For each line below that contains the string "constraint", copy that line.

----------

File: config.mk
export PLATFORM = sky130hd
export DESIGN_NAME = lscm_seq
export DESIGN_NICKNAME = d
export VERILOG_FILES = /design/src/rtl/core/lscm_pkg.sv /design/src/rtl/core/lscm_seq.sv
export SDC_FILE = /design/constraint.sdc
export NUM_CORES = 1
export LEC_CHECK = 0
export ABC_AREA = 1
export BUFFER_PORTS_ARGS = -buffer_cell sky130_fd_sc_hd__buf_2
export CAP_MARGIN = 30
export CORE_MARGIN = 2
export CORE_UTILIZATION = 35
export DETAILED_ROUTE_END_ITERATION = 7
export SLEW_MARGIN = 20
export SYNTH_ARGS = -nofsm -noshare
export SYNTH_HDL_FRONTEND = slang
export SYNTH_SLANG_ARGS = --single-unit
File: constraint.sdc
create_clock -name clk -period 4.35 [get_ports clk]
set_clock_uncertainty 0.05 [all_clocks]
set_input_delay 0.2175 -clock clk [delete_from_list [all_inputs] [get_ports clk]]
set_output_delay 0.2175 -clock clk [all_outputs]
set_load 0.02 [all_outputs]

----------

**Output:**
export SDC_FILE = /design/constraint.sdc
File: constraint.sdc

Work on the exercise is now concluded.